___ Task inputs ___
===== flow/design.v =====
package mypkg;
    typedef int subtype_t;
endpackage
package my_pkg;
    parameter int PARAM_1 = 5;
    parameter int PARAM_2 = 2**PARAM_1;
    typedef logic [7:0] my_type;
    localparam my_type PARAM_LOCAL = 8'hff;
    typedef my_type T_MAC_TABLE[PARAM_2];
    parameter int PARAM_3 = 2000;
    parameter int PARAM_4 = 10000;
    function logic [31:0] one_hot_to_binary(logic [63:0] one_hot, int size);
        for (int i = 0; i < size; i++) begin
            if (one_hot[i]) begin
                one_hot_to_binary = i;
                break;
            end
        end
    endfunction
    typedef enum int {
        ENUM_0,
        ENUM_1,
        ENUM_2
    } my_enum_t;
endpackage : my_pkg
module array_ext(
  input RW0_clk,
  input [8:0] RW0_addr,
  input RW0_en,
  input RW0_wmode,
  input [72:0] RW0_wdata,
  output [72:0] RW0_rdata
);
  reg reg_RW0_ren;
  reg [8:0] reg_RW0_addr;
  reg [72:0] ram [511:0];
  integer i;
  always @(posedge RW0_clk)
    reg_RW0_ren <= RW0_en && !RW0_wmode;
  always @(posedge RW0_clk)
    if (RW0_en && !RW0_wmode) reg_RW0_addr <= RW0_addr;
  always @(posedge RW0_clk)
    if (RW0_en && RW0_wmode) begin
      for(i=0;i<1;i=i+1) begin
        ram[RW0_addr][i*73 +: 73] <= RW0_wdata[i*73 +: 73];
      end
    end
  assign RW0_rdata = ram[reg_RW0_addr];
endmodule
module array_0_ext(
  input RW0_clk,
  input [6:0] RW0_addr,
  input RW0_en,
  input RW0_wmode,
  input [3:0] RW0_wmask,
  input [83:0] RW0_wdata,
  output [83:0] RW0_rdata
);
  reg reg_RW0_ren;
  reg [6:0] reg_RW0_addr;
  reg [83:0] ram [127:0];
  integer i;
  always @(posedge RW0_clk)
    reg_RW0_ren <= RW0_en && !RW0_wmode;
  always @(posedge RW0_clk)
    if (RW0_en && !RW0_wmode) reg_RW0_addr <= RW0_addr;
  always @(posedge RW0_clk)
    if (RW0_en && RW0_wmode) begin
      for(i=0;i<4;i=i+1) begin
        if(RW0_wmask[i]) begin
          ram[RW0_addr][i*21 +: 21] <= RW0_wdata[i*21 +: 21];
        end
      end
    end
  assign RW0_rdata = ram[reg_RW0_addr];
endmodule
module array_1_ext(
  input RW0_clk,
  input [9:0] RW0_addr,
  input RW0_en,
  input RW0_wmode,
  input [3:0] RW0_wmask,
  input [255:0] RW0_wdata,
  output [255:0] RW0_rdata
);
  reg reg_RW0_ren;
  reg [9:0] reg_RW0_addr;
  reg [255:0] ram [1023:0];
  integer i;
  always @(posedge RW0_clk)
    reg_RW0_ren <= RW0_en && !RW0_wmode;
  always @(posedge RW0_clk)
    if (RW0_en && !RW0_wmode) reg_RW0_addr <= RW0_addr;
  always @(posedge RW0_clk)
    if (RW0_en && RW0_wmode) begin
      for(i=0;i<4;i=i+1) begin
        if(RW0_wmask[i]) begin
          ram[RW0_addr][i*64 +: 64] <= RW0_wdata[i*64 +: 64];
        end
      end
    end
  assign RW0_rdata = ram[reg_RW0_addr];
endmodule
module array_2_ext(
  input RW0_clk,
  input [8:0] RW0_addr,
  input RW0_en,
  input RW0_wmode,
  input [3:0] RW0_wmask,
  input [75:0] RW0_wdata,
  output [75:0] RW0_rdata
);
  reg reg_RW0_ren;
  reg [8:0] reg_RW0_addr;
  reg [75:0] ram [511:0];
  integer i;
  always @(posedge RW0_clk)
    reg_RW0_ren <= RW0_en && !RW0_wmode;
  always @(posedge RW0_clk)
    if (RW0_en && !RW0_wmode) reg_RW0_addr <= RW0_addr;
  always @(posedge RW0_clk)
    if (RW0_en && RW0_wmode) begin
      for(i=0;i<4;i=i+1) begin
        if(RW0_wmask[i]) begin
          ram[RW0_addr][i*19 +: 19] <= RW0_wdata[i*19 +: 19];
        end
      end
    end
  assign RW0_rdata = ram[reg_RW0_addr];
endmodule
module array_3_ext(
  input RW0_clk,
  input [11:0] RW0_addr,
  input RW0_en,
  input RW0_wmode,
  input [3:0] RW0_wmask,
  input [255:0] RW0_wdata,
  output [255:0] RW0_rdata
);
  reg reg_RW0_ren;
  reg [11:0] reg_RW0_addr;
  reg [255:0] ram [4095:0];
  integer i;
  always @(posedge RW0_clk)
    reg_RW0_ren <= RW0_en && !RW0_wmode;
  always @(posedge RW0_clk)
    if (RW0_en && !RW0_wmode) reg_RW0_addr <= RW0_addr;
  always @(posedge RW0_clk)
    if (RW0_en && RW0_wmode) begin
      for(i=0;i<4;i=i+1) begin
        if(RW0_wmask[i]) begin
          ram[RW0_addr][i*64 +: 64] <= RW0_wdata[i*64 +: 64];
        end
      end
    end
  assign RW0_rdata = ram[reg_RW0_addr];
endmodule
module DifftestRunaheadEvent(
  input         io_clock,
input  [ 7:0] io_coreid,
input  [ 7:0] io_index,
input         io_valid,
input         io_branch,
input         io_may_replay,
input  [63:0] io_pc,
input  [63:0] io_checkpoint_id
);
endmodule
module DifftestRunaheadRedirectEvent(
  input         io_clock,
input  [ 7:0] io_coreid,
input         io_valid,
input  [63:0] io_pc,
input  [63:0] io_target_pc,
input  [63:0] io_checkpoint_id
);
endmodule

===== flow/run.sh =====
#!/bin/bash
# OpenROAD 26Q1-2900-gdf79404cd8, Yosys 0.63+post, stock flow scripts
make -C /OpenROAD-flow-scripts/flow DESIGN_CONFIG=/design/flow/config.mk WORK_HOME=/design/flow/orfs finish

===== flow/constraint.sdc =====
current_design array_0_ext

set clk_period 233.1
set clk_io_pct 0.2

create_clock -name clk0 -period $clk_period [get_ports {RW0_clk}]

set non_clock_inputs [all_inputs -no_clocks]
set_input_delay [expr $clk_period * $clk_io_pct] -clock clk0 $non_clock_inputs
set_output_delay [expr $clk_period * $clk_io_pct] -clock clk0 [all_outputs]

===== flow/config.mk =====
export PLATFORM = sky130hd
export DESIGN_NAME = array_0_ext
export DESIGN_NICKNAME = array_0_ext
export VERILOG_FILES = /design/flow/design.v
export SDC_FILE = /design/flow/constraint.sdc
export NUM_CORES = 4
export LEC_CHECK = 1
export CORE_UTILIZATION = 30
export SYNTH_MEMORY_MAX_BITS = 65536

==> ds_physical_params.txt <==
Characteristics after synthesis and place and route

Parameter                              Value

Final timing
  Tmin final .................. approximately 56000 ps
  Part of the cycle the worst path needs .................. 0.239
  Worst slew pin tran .................. 918 ps
  Number of setup violations in the final report .................. 0
  Final tally of max-slew violations .................. 0
  Hold Fails Final Rpt .................. 0
  Unrepaired setup endpoints after global routing .................. no
  Fmax .................. 17.9 MHz
  Final TNS setup .................. 0 ps
  Worst relative slew slack .................. 0.383
  Worst setup skew after layout .................. 0.657 ps

Worst setup path
  Maximum fanout count along the critical path .................. 107
  Critical Path AT .................. between 9000 and 10000 ps
  Crit path DRT .................. 186480 ps
  Critical path start-end classification .................. flop to primary output
  Kind of capture point of the worst setup path .................. primary output
  Crit path launch type .................. flop

Cells and area
  Filler cells .................. 122545
  Signed area change from the synthesized netlist to the final layout .................. 15.4%
  Leading cell type in the layout, fill and taps excluded .................. edfxtp_1
  Share of cells above drive strength 1 .................. 0.365
  Top library cells by usage in the layout, fill and taps aside .................. edfxtp_1, mux4_2, buf_4, clkbuf_16, nor2_4
  Fin util .................. 0.347

Drt
  Via density per instance .................. 5.03
  Final wirelength .................. 1150 mm
  Routed wire per std cell .................. between 30 and 40 um
  Vias post-DR .................. 182222
  Number of remaining DRC errors .................. 0
  Initial DRT Pass Iterations .................. 8
  Initial DRC Count .................. ~13000
  Tally of nets with antenna violations remaining after routing .................. 0

Synth
  Register area share after synthesis .................. 0.789
  Average cell area after synthesis .................. roughly 26 sq um
  Mapped cell area .................. 0.410 sq mm
  Count of instantiated cells in the yosys netlist .................. between 15000 and 20000
  Summed standard-cell area reported by yosys .................. 0.410 sq mm
  Count of state elements after synthesis .................. approximately 11000
  Post-synthesis cell type count .................. 18
  Warnings from Yosys .................. 1
  Count of mapped cells out of synthesis .................. 15927

Clocking
  Hold_buf cts .................. 0
  TritonCTS clock tree .................. done
  Count of clock tree sinks .................. 10766
  Clock buffers created by TritonCTS .................. between 900 and 1000
  Clock H-tree levels .................. 6
  Clock-pin slew of the registers on the worst-case setup and hold paths .................. 70 ps
  Maximum clock path buffer count .................. 5
  Setup bufs post-CTS .................. 0
  Root cell of the clock tree .................. clkbuf_16
  Clock latency at the later pin of the worst-skew pair .................. about 1100 ps
  Count of instances resized after the clock tree is built .................. 0

Placed design
  Final estimated routing congestion in global placement .................. between 0.8 and 0.9
  IO Port Bufs .................. 181
  Half-perimeter wire length after placement .................. 649 mm

Floorplan
  Y dimension of the die .................. approximately 1.2 mm
  Row count .................. 429
  Floorplan die area .................. between 1 and 1.5 sq mm
  I/O pin total .................. 182
  Core Density at Floorplan .................. 0.301
  Floorplan core area .................. 1.36 sq mm
  Die width .................. between 1 and 1.5 mm

Min path
  Worst min-delay path category .................. flop to flop

Run
  Warning total across the stage logs .................. ~42
  Max-capacitance violation count .................. 0

Global route
  Number of antenna violations at the first check in global routing .................. 101
  Wire length of the first global-routing pass .................. between 1500 and 2000 mm
  Vias in the first global route .................. 203241
  Pin count of the biggest net entering global routing .................. ~110
  Global-route congestion overflow total .................. 0
  Global-route usage over all layers .................. 0.181

Pwr
  Worst voltage drop across the vdd grid .................. roughly 0.0071 mV
  Final total power .................. 0.00401 W
  Areal power density over the cells .................. between 8 and 9 mW/mm^2
  Leakage .................. 141 nW

Run status
  Result of the run .................. complete, no violations
==> worst paths after layout <==
check	startpoint	to	slack [ps]	depth (start not counted)
max	flop	RW0_rdata[75]	177350	12
min	reg_RW0_addr[6]	flop	470	1
max reg2reg	reg_RW0_addr[2]	flop	232350	1
min reg2reg	reg_RW0_addr[6]	flop	470	1
==> logic make-up after synthesis <==
| family | share of synthesized area |
|---|---|
| muxes | 0.196 |
| DFF | 0.789 |
| buffers and inverters | 0.00876 |
| and+or+nand+nor | 0.00632 |
==> report_power, final <==
part / switching, W / total, W / internal [W]
registers: 0.00000253 / 0.00213 / 0.00213
clock network: 0.000694 / 0.00158 / 0.000883
logic: 0.000169 / 0.000296 / 0.000127
total: 0.000865 / 0.00401 / 0.00314
==> sequential cells by signal (all words and copies together), names as in the netlist, named ones only <==
register	count
reg_RW0_addr	7
ram	10752
==> Yosys cell counts, drive strengths merged <==
| master | instances | area share |
|---|---|---|
| mux2 | 91 | 0.0025 |
| edfxtp | 10759 | 0.79 |
| nor4 | 1 | 0.000015 |
| and3 | 1 | 0.000015 |
| nor3b | 3 | 0.000055 |
| nor2 | 522 | 0.0048 |
| buf | 381 | 0.0043 |
| nor2b | 1 | 0.000015 |
| nand2b | 4 | 0.000061 |
| nor3 | 7 | 0.000085 |
| mux4 | 3528 | 0.19 |
| clkbuf | 485 | 0.0044 |
| dfxtp | 7 | 0.00034 |
| nand2 | 131 | 0.0012 |
| and3b | 2 | 0.000043 |
| nand3 | 4 | 0.000049 |
==> layout make-up <==
class                   instances  area [sq um]  share of cell area
repair buffers               1158          9160              0.0194
well taps                   18102         22600              0.0479
clock inverters               601          5980              0.0126
diodes                        148           370            0.000783
flip-flops and latches      10766        323000               0.683
multi-input cells            4295         86900               0.184
clock buffers                1123         24700              0.0522
==> worst max-delay path, stage by stage (launching register included) <==
cell and delay, ps:
dfxtp_4 790, buf_4 710, buf_12 510, buf_4 650, buf_4 700, buf_12 490, buf_4 690, buf_4 700
mux4_2 440, mux4_2 620, mux4_2 500, mux2_2 370, clkdlybuf4s50_1 450
==> layer usage <==
metal,vias to the layer above,global-route usage,part of all wire
li1,72386,-,-
met1,92554,0.164,0.27
met2,14966,0.263,0.46
met3,2200,0.173,0.21
met4,116,0.0792,0.055
met5,-,0.0205,0.0034
==> per-stage QoR <==
| step | hold slack [ps] | worst slack, ps | cell area, sq um | cells |
|---|---|---|---|---|
| final | 474 | 177350 | 473000 | 36193 |
| after global routing | 493 | 176930 | 473000 | 36167 |
| after CTS | 475 | 177090 | 473000 | 36045 |
| after detailed placement | 459 | 178330 | 442000 | 34321 |
| after global placement | 450 | 178280 | 442000 | 34321 |
| after floorplan | 449 | 183610 | 410000 | 15927 |
Power and IR drop assume default switching activity.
___
* **Your instructions**: Copy every line of the data above in which the string "total" appears.

* **Reply**:
  I/O pin total .................. 182
  Warning total across the stage logs .................. ~42
  Global-route congestion overflow total .................. 0
  Final total power .................. 0.00401 W
part / switching, W / total, W / internal [W]
total: 0.000865 / 0.00401 / 0.00314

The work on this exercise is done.